### Exercise objective
Out of the material that follows, write out exactly the lines from the line with "- The relative" to the line with "- Final std cells w/o fill :: 1230 (+3.6%)", both ends included, and no others.

### Data for this task

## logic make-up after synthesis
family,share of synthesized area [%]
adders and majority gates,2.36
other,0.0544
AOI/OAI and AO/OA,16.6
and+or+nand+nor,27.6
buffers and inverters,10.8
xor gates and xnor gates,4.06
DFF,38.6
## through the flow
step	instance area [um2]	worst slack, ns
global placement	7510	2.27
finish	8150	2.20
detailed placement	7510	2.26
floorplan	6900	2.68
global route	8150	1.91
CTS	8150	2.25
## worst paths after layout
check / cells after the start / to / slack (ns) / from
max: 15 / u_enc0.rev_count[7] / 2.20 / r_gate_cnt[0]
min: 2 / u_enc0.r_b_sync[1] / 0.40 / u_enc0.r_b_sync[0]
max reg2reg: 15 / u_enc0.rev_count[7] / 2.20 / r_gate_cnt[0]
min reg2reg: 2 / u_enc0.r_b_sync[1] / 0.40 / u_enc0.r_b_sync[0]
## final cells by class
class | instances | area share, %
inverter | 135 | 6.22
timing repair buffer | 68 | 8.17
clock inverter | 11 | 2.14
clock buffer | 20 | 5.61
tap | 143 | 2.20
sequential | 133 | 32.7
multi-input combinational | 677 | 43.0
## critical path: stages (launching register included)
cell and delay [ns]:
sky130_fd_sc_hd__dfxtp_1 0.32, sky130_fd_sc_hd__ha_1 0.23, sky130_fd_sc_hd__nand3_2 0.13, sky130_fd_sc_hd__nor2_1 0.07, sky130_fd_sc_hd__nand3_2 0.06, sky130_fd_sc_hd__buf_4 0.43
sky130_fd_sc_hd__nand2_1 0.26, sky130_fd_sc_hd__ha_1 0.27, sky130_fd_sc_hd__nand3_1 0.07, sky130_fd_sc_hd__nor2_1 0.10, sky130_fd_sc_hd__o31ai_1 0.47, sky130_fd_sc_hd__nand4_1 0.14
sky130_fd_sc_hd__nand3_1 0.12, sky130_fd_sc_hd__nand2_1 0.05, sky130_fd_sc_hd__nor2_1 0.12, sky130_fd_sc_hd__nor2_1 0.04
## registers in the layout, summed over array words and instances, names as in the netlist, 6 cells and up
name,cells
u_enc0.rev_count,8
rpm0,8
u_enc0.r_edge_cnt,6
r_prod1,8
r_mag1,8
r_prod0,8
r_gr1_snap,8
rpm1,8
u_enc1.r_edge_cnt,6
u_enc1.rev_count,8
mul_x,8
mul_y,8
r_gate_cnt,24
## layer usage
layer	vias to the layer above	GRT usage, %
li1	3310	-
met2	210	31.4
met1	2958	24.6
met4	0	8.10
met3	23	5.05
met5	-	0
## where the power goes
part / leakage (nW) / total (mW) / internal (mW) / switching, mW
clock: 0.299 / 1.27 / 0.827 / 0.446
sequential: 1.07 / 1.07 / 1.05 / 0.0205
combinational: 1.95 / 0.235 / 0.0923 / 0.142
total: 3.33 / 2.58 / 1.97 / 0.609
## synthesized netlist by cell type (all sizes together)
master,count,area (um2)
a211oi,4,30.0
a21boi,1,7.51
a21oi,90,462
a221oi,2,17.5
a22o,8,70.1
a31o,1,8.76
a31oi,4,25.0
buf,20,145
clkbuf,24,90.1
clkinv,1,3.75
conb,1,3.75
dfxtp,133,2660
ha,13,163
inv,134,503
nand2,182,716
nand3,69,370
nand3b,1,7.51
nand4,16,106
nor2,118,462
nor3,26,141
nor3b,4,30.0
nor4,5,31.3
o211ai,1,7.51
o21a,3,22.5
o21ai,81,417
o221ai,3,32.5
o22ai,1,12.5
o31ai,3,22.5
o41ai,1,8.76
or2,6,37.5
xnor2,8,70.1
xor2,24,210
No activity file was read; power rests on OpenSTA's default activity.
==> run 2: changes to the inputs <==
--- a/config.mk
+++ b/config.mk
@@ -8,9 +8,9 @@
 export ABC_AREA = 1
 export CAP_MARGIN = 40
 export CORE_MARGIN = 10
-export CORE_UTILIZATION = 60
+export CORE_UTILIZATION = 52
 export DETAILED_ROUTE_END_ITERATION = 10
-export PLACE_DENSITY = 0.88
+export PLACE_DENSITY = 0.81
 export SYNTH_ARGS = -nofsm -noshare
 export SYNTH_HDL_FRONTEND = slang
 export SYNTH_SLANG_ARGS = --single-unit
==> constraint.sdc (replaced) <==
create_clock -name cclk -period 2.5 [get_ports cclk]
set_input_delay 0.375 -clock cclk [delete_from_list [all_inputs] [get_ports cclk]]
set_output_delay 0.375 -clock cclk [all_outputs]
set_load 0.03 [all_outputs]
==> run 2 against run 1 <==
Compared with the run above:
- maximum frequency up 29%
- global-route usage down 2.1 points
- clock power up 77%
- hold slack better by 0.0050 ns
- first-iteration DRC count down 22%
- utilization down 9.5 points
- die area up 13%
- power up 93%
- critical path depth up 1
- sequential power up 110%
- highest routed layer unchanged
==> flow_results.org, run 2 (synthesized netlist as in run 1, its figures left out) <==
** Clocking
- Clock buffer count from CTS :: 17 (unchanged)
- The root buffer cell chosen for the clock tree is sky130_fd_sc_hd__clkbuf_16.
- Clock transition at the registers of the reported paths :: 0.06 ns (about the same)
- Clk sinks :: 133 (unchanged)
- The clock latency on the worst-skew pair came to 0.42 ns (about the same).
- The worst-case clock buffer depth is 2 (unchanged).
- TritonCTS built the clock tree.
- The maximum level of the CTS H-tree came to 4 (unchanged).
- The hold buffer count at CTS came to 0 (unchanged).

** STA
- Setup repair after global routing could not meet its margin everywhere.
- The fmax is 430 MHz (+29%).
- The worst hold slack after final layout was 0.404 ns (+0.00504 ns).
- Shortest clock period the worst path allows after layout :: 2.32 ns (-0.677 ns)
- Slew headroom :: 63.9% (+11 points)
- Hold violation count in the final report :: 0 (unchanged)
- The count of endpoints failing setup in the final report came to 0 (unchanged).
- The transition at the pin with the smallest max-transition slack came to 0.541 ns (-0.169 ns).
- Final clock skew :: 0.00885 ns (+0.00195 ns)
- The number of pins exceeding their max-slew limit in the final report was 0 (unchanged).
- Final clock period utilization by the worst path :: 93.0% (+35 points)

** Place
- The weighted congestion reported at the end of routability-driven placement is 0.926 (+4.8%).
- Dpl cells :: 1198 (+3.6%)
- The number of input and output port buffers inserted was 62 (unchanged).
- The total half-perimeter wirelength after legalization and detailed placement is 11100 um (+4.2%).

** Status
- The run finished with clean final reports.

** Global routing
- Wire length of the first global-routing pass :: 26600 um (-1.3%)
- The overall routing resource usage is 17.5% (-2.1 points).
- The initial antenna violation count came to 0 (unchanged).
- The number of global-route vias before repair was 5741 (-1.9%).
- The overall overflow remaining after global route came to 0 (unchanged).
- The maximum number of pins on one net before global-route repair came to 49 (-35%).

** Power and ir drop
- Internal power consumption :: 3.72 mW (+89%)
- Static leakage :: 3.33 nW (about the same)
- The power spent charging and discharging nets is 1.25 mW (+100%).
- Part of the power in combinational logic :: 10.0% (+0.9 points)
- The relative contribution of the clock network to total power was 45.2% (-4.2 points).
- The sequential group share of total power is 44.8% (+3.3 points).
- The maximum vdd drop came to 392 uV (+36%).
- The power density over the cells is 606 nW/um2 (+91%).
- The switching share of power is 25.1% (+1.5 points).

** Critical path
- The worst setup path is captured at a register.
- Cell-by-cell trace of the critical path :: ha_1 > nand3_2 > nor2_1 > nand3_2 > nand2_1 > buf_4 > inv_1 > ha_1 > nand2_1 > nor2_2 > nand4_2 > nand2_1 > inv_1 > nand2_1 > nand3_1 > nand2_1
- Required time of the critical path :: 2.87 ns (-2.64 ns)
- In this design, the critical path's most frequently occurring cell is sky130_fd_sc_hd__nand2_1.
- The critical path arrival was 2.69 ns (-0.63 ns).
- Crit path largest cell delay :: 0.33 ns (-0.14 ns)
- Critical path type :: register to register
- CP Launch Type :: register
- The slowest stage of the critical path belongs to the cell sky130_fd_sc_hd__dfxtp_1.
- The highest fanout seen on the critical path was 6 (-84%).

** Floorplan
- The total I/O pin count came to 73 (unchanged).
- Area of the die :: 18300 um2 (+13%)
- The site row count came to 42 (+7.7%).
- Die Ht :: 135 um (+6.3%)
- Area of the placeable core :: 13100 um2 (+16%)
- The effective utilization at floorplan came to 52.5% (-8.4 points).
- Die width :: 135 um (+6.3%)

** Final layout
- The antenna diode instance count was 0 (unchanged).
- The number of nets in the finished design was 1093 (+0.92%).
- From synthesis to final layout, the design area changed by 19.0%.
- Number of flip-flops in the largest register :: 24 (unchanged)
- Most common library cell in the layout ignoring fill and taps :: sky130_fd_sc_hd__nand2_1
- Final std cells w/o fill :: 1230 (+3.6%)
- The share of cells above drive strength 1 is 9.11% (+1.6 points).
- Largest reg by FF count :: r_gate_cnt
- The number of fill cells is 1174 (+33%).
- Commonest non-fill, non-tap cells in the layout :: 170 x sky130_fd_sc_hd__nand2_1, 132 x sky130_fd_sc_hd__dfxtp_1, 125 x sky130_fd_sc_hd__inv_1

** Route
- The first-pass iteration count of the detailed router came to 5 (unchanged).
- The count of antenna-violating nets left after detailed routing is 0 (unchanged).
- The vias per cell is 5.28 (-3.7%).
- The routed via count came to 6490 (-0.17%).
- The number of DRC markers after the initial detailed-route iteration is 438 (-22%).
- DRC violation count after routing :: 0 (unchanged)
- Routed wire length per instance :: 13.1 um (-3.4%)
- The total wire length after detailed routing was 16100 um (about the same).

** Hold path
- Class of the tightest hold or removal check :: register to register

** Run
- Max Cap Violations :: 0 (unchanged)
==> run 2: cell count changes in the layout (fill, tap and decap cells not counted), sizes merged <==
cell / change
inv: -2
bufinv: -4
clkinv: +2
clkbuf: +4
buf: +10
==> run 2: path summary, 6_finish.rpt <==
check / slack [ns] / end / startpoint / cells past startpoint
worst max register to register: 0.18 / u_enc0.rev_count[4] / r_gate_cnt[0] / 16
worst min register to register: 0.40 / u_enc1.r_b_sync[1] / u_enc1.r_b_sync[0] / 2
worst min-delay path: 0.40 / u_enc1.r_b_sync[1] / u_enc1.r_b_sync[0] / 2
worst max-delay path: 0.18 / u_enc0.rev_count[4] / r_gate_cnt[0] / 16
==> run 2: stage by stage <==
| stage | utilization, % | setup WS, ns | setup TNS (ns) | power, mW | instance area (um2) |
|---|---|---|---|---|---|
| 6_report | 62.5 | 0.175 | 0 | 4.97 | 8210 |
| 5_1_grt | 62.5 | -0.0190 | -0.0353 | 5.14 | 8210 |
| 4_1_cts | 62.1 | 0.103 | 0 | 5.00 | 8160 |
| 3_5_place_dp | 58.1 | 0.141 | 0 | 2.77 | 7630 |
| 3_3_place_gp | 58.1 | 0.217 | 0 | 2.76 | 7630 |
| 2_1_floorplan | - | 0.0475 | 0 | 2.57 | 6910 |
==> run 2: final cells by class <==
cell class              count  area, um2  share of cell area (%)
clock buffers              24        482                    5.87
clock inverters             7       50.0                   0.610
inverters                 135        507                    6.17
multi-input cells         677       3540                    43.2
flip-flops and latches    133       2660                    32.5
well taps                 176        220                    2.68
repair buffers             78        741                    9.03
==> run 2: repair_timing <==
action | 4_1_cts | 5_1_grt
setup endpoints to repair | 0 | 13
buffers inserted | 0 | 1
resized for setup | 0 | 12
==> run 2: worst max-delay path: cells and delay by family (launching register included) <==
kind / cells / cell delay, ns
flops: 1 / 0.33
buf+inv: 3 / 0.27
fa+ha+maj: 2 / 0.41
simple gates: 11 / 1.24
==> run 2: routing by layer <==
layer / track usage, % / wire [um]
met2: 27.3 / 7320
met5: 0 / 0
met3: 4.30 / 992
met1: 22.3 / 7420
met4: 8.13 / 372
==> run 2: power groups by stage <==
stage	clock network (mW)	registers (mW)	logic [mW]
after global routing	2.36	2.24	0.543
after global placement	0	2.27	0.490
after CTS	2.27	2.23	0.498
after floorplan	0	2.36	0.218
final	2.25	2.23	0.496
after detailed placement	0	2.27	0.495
File: config.mk
export PLATFORM = sky130hd
export DESIGN_NAME = ask_tx_scheduler
export DESIGN_NICKNAME = d
export VERILOG_FILES = /design/src/rtl/ask_tx_scheduler.sv
export SDC_FILE = /design/constraint.sdc
export NUM_CORES = 1
export LEC_CHECK = 0
export ABC_AREA = 1
export BUFFER_PORTS_ARGS = -buffer_cell sky130_fd_sc_hd__buf_2
export CAP_MARGIN = 10
export CORE_MARGIN = 5
export CORE_UTILIZATION = 50
export CTS_CLUSTER_SIZE = 24
export DETAILED_ROUTE_END_ITERATION = 10
export PLACE_DENSITY_LB_ADDON = 0.15
export SYNTH_ARGS = -nofsm -noshare
export SYNTH_HDL_FRONTEND = slang
export SYNTH_SLANG_ARGS = --single-unit
File: constraint.sdc
create_clock -name sys_clk -period 2.25 [get_ports sys_clk]
set_input_delay 0.5625 -clock sys_clk [delete_from_list [all_inputs] [get_ports sys_clk]]
set_output_delay 0.5625 -clock sys_clk [all_outputs]
set_load 0.02 [all_outputs]
File: src/rtl/ask_tx_scheduler.sv
// ask_tx_scheduler
//   Frame scheduler for the ASK transmit path. It accepts one byte per
//   valid/ready handshake and plays it out as a framed symbol stream:
//   an alternating preamble (1,0,1,...), a start symbol (1), eight data
//   symbols MSB-first, and a stop symbol (0). Every symbol lasts
//   SYM_CYCLES clocks. All outputs are registered.
//
// Parameters
//   SYM_CYCLES     sys_clk cycles per symbol (2..256)
//   PREAMBLE_BITS  preamble length in symbols (1..15)
//
// Ports
//   sys_clk      system clock, rising edge
//   reset        synchronous active-high reset
//   tx_data      byte to send, sampled only on handshake
//   tx_valid     requester has a byte
//   tx_ready     scheduler can accept a byte (IDLE only)
//   sym_bit      current symbol value to the modulator
//   carrier_en   modulator enable, high for the whole frame
//   sym_strobe   one-cycle pulse on the first cycle of every symbol
//   busy         frame in progress
//   frame_done   one-cycle pulse on the cycle IDLE is re-entered
//   frame_count  completed frames, wraps 255 -> 0
module ask_tx_scheduler #(
  parameter int SYM_CYCLES    = 16,
  parameter int PREAMBLE_BITS = 8
) (
  input  logic       sys_clk,
  input  logic       reset,
  input  logic [7:0] tx_data,
  input  logic       tx_valid,
  output logic       tx_ready,
  output logic       sym_bit,
  output logic       carrier_en,
  output logic       sym_strobe,
  output logic       busy,
  output logic       frame_done,
  output logic [7:0] frame_count
);

  // The symbol timer spans 0..SYM_CYCLES-1; the bit counter must hold the
  // longer of the preamble and the 8-bit data phase.
  localparam int CNT_W   = $clog2(SYM_CYCLES);
  localparam int BIT_MAX = (PREAMBLE_BITS > 8) ? PREAMBLE_BITS : 8;
  localparam int BIT_W   = $clog2(BIT_MAX);

  localparam logic [CNT_W-1:0] SYM_LAST  = CNT_W'(SYM_CYCLES - 1);
  localparam logic [BIT_W-1:0] PRE_LAST  = BIT_W'(PREAMBLE_BITS - 1);
  localparam logic [BIT_W-1:0] DATA_LAST = BIT_W'(7);

  typedef enum logic [2:0] {
    IDLE,
    PREAMBLE,
    START,
    DATA,
    STOP
  } state_t;

  state_t           state;
  logic [CNT_W-1:0] sym_cnt;
  logic [BIT_W-1:0] bit_cnt;
  logic [7:0]       shift_reg;

  wire sym_end = (sym_cnt == SYM_LAST);

  // Outputs are computed for the state being entered, so each one is a
  // flop and the first cycle of a new symbol already shows its value.
  // NOTE: every assignment in this sequential block is non-blocking so all
  // flops sample the same pre-edge values regardless of statement order.
  always_ff @(posedge sys_clk) begin
    if (reset) begin
      state       <= IDLE;
      sym_cnt     <= '0;
      bit_cnt     <= '0;
      tx_ready    <= 1'b0;
      sym_bit     <= 1'b0;
      carrier_en  <= 1'b0;
      sym_strobe  <= 1'b0;
      busy        <= 1'b0;
      frame_done  <= 1'b0;
      frame_count <= '0;
      // NOTE: shift_reg is deliberately left out of reset; it is always
      // loaded on the handshake before any of its bits reach sym_bit.
    end else begin
      frame_done <= 1'b0;
      case (state)
        IDLE: begin
          if (tx_valid && tx_ready) begin
            shift_reg  <= tx_data;
            state      <= PREAMBLE;
            sym_cnt    <= '0;
            bit_cnt    <= '0;
            tx_ready   <= 1'b0;
            busy       <= 1'b1;
            carrier_en <= 1'b1;
            sym_bit    <= 1'b1;
            sym_strobe <= 1'b1;
          end else begin
            tx_ready   <= 1'b1;
            busy       <= 1'b0;
            carrier_en <= 1'b0;
            sym_bit    <= 1'b0;
            sym_strobe <= 1'b0;
          end
        end

        default: begin
          if (!sym_end) begin
            sym_cnt    <= sym_cnt + CNT_W'(1);
            sym_strobe <= 1'b0;
          end else begin
            sym_cnt    <= '0;
            sym_strobe <= 1'b1;
            case (state)
              PREAMBLE: begin
                if (bit_cnt == PRE_LAST) begin
                  state   <= START;
                  bit_cnt <= '0;
                  sym_bit <= 1'b1;
                end else begin
                  bit_cnt <= bit_cnt + BIT_W'(1);
                  sym_bit <= ~sym_bit;  // preamble alternates
                end
              end

              START: begin
                state   <= DATA;
                bit_cnt <= '0;
                sym_bit <= shift_reg[7];
              end

              DATA: begin
                // The next data symbol is the bit that moves into [7].
                shift_reg <= {shift_reg[6:0], 1'b0};
                if (bit_cnt == DATA_LAST) begin
                  state   <= STOP;
                  bit_cnt <= '0;
                  sym_bit <= 1'b0;
                end else begin
                  bit_cnt <= bit_cnt + BIT_W'(1);
                  sym_bit <= shift_reg[6];
                end
              end

              default: begin  // STOP: close the frame
                state       <= IDLE;
                tx_ready    <= 1'b1;
                busy        <= 1'b0;
                carrier_en  <= 1'b0;
                sym_bit     <= 1'b0;
                sym_strobe  <= 1'b0;
                frame_done  <= 1'b1;
                frame_count <= frame_count + 8'd1;
              end
            endcase
          end
        end
      endcase
    end
  end

endmodule
`src/rtl/direction_pkg.sv`:
```
// Shared direction encodings and helpers for the keypad-to-turn queue.
package direction_pkg;

   localparam int DIR_W = 4;

   localparam logic [DIR_W-1:0] DIR_NONE  = 4'b1111;
   localparam logic [DIR_W-1:0] DIR_DOWN  = 4'b0001;
   localparam logic [DIR_W-1:0] DIR_UP    = 4'b0010;
   localparam logic [DIR_W-1:0] DIR_RIGHT = 4'b0100;
   localparam logic [DIR_W-1:0] DIR_LEFT  = 4'b1000;

   function automatic logic [DIR_W-1:0] dir_opposite(input logic [DIR_W-1:0] dir);
      case (dir)
         DIR_DOWN:  return DIR_UP;
         DIR_UP:    return DIR_DOWN;
         DIR_RIGHT: return DIR_LEFT;
         DIR_LEFT:  return DIR_RIGHT;
         default:   return DIR_NONE;
      endcase
   endfunction

   // With one bit per key, the one-hot vectors are exactly the four directions.
   function automatic logic dir_is_single(input logic [DIR_W-1:0] vec);
      return $countones(vec) == 1;
   endfunction

endpackage

```
`src/rtl/key_debouncer.sv`:
```
// Per-bit counter debouncer for one player's four keys (1 = pressed).
module key_debouncer
   import direction_pkg::*;
#(
   parameter int DEBOUNCE_CYCLES = 16
) (
   input  logic             clock,
   input  logic             reset,
   input  logic [DIR_W-1:0] raw,
   output logic [DIR_W-1:0] level
);

   localparam int CNT_W = $clog2(DEBOUNCE_CYCLES);

   logic [CNT_W-1:0] cnt [DIR_W];

   // cnt holds the number of consecutive samples seen so far that disagree with level.
   always_ff @(posedge clock or posedge reset) begin
      if (reset) begin
         level <= '0;
         for (int i = 0; i < DIR_W; i++) cnt[i] <= '0;
      end else begin
         for (int i = 0; i < DIR_W; i++) begin
            if (raw[i] == level[i]) begin
               cnt[i] <= '0;
            end else if (cnt[i] == CNT_W'(DEBOUNCE_CYCLES - 1)) begin
               level[i] <= raw[i];
               cnt[i]   <= '0;
            end else begin
               cnt[i] <= cnt[i] + 1'b1;
            end
         end
      end
   end

endmodule

```
`src/rtl/direction_queue.sv`:
```
// Multi-player keypad front end: debounce, press detect, reversal filter,
// and a small turn FIFO per player drained one entry per move tick.
module direction_queue
   import direction_pkg::*;
#(
   parameter int PLAYERS         = 1,
   parameter int DEBOUNCE_CYCLES = 16,
   parameter int QUEUE_DEPTH     = 2,
   parameter int KEYS_ACTIVE_LOW = 1,
   localparam int CW             = $clog2(QUEUE_DEPTH + 1)
) (
   input  logic                     clock,
   input  logic                     reset,
   input  logic [DIR_W*PLAYERS-1:0] keys_hw,
   input  logic                     tick,
   input  logic                     enable,
   output logic [DIR_W*PLAYERS-1:0] direction,
   output logic [PLAYERS*CW-1:0]    queue_count,
   output logic [PLAYERS-1:0]       overflow
);

   localparam int PW = (QUEUE_DEPTH > 1) ? $clog2(QUEUE_DEPTH) : 1;
   localparam logic [DIR_W-1:0] POL = {DIR_W{KEYS_ACTIVE_LOW != 0}};
   localparam logic [PW-1:0] LAST = PW'(QUEUE_DEPTH - 1);

   for (genvar p = 0; p < PLAYERS; p++) begin : g_player
      logic [DIR_W-1:0] raw, level, prev, tail, ref_dir, dir_q;
      logic [DIR_W-1:0] mem [QUEUE_DEPTH];
      logic [PW-1:0]    rd_ptr, wr_ptr, tail_ptr;
      logic [CW-1:0]    count;
      logic             press, accept, full, pop, push, ovf;

      assign raw = keys_hw[p*DIR_W +: DIR_W] ^ POL;

      key_debouncer #(.DEBOUNCE_CYCLES(DEBOUNCE_CYCLES)) u_debouncer (
         .clock (clock),
         .reset (reset),
         .raw   (raw),
         .level (level)
      );

      assign press    = (level != prev) && dir_is_single(level);
      assign tail_ptr = (wr_ptr == '0) ? LAST : wr_ptr - 1'b1;
      assign tail     = mem[tail_ptr];
      // Compare against the last turn that will take effect, so queued turns chain correctly.
      assign ref_dir  = (count != '0) ? tail : dir_q;
      assign accept   = press && enable &&
                        (ref_dir == DIR_NONE ||
                         (level != ref_dir && level != dir_opposite(ref_dir)));
      assign full     = (count == CW'(QUEUE_DEPTH));
      assign pop      = tick && enable && (count != '0);
      assign push     = accept && (!full || pop);

      always_ff @(posedge clock) begin
         if (push) mem[wr_ptr] <= level;
      end

      always_ff @(posedge clock or posedge reset) begin
         if (reset) begin
            prev   <= '0;
            dir_q  <= DIR_NONE;
            rd_ptr <= '0;
            wr_ptr <= '0;
            count  <= '0;
            ovf    <= 1'b0;
         end else begin
            prev <= level;
            ovf  <= 1'b0;
            if (!enable) begin
               rd_ptr <= '0;
               wr_ptr <= '0;
               count  <= '0;
            end else begin
               if (push) wr_ptr <= (wr_ptr == LAST) ? '0 : wr_ptr + 1'b1;
               if (pop) begin
                  dir_q  <= mem[rd_ptr];
                  rd_ptr <= (rd_ptr == LAST) ? '0 : rd_ptr + 1'b1;
               end
               if (push && !pop)      count <= count + 1'b1;
               else if (pop && !push) count <= count - 1'b1;
               ovf <= accept && full && !pop;
            end
         end
      end

      assign direction[p*DIR_W +: DIR_W] = dir_q;
      assign queue_count[p*CW +: CW]     = count;
      assign overflow[p]                 = ovf;
   end

endmodule

```
`config.mk`:
```
export PLATFORM = sky130hd
export DESIGN_NAME = direction_queue
export DESIGN_NICKNAME = d
export VERILOG_FILES = /design/src/rtl/direction_pkg.sv /design/src/rtl/key_debouncer.sv /design/src/rtl/direction_queue.sv
export SDC_FILE = /design/constraint.sdc
export NUM_CORES = 1
export LEC_CHECK = 0
export BUFFER_PORTS_ARGS = -buffer_cell sky130_fd_sc_hd__buf_2
export CAP_MARGIN = 20
export CORE_MARGIN = 5
export CORE_UTILIZATION = 60
export DETAILED_ROUTE_END_ITERATION = 7
export PLACE_DENSITY = 0.79
export SKIP_CTS_REPAIR_TIMING = 1
export SYNTH_ARGS = -nofsm -noshare
export SYNTH_HDL_FRONTEND = slang
export SYNTH_SLANG_ARGS = --single-unit
```
`constraint.sdc`:
```
create_clock -name clock -period 9.9 [get_ports clock]
set_input_delay 0.495 -clock clock [delete_from_list [all_inputs] [get_ports clock]]
set_output_delay 0.495 -clock clock [all_outputs]
set_load 0.1 [all_outputs]
```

### Output of the task
- The relative contribution of the clock network to total power was 45.2% (-4.2 points).
- The sequential group share of total power is 44.8% (+3.3 points).
- The maximum vdd drop came to 392 uV (+36%).
- The power density over the cells is 606 nW/um2 (+91%).
- The switching share of power is 25.1% (+1.5 points).

** Critical path
- The worst setup path is captured at a register.
- Cell-by-cell trace of the critical path :: ha_1 > nand3_2 > nor2_1 > nand3_2 > nand2_1 > buf_4 > inv_1 > ha_1 > nand2_1 > nor2_2 > nand4_2 > nand2_1 > inv_1 > nand2_1 > nand3_1 > nand2_1
- Required time of the critical path :: 2.87 ns (-2.64 ns)
- In this design, the critical path's most frequently occurring cell is sky130_fd_sc_hd__nand2_1.
- The critical path arrival was 2.69 ns (-0.63 ns).
- Crit path largest cell delay :: 0.33 ns (-0.14 ns)
- Critical path type :: register to register
- CP Launch Type :: register
- The slowest stage of the critical path belongs to the cell sky130_fd_sc_hd__dfxtp_1.
- The highest fanout seen on the critical path was 6 (-84%).

** Floorplan
- The total I/O pin count came to 73 (unchanged).
- Area of the die :: 18300 um2 (+13%)
- The site row count came to 42 (+7.7%).
- Die Ht :: 135 um (+6.3%)
- Area of the placeable core :: 13100 um2 (+16%)
- The effective utilization at floorplan came to 52.5% (-8.4 points).
- Die width :: 135 um (+6.3%)

** Final layout
- The antenna diode instance count was 0 (unchanged).
- The number of nets in the finished design was 1093 (+0.92%).
- From synthesis to final layout, the design area changed by 19.0%.
- Number of flip-flops in the largest register :: 24 (unchanged)
- Most common library cell in the layout ignoring fill and taps :: sky130_fd_sc_hd__nand2_1
- Final std cells w/o fill :: 1230 (+3.6%)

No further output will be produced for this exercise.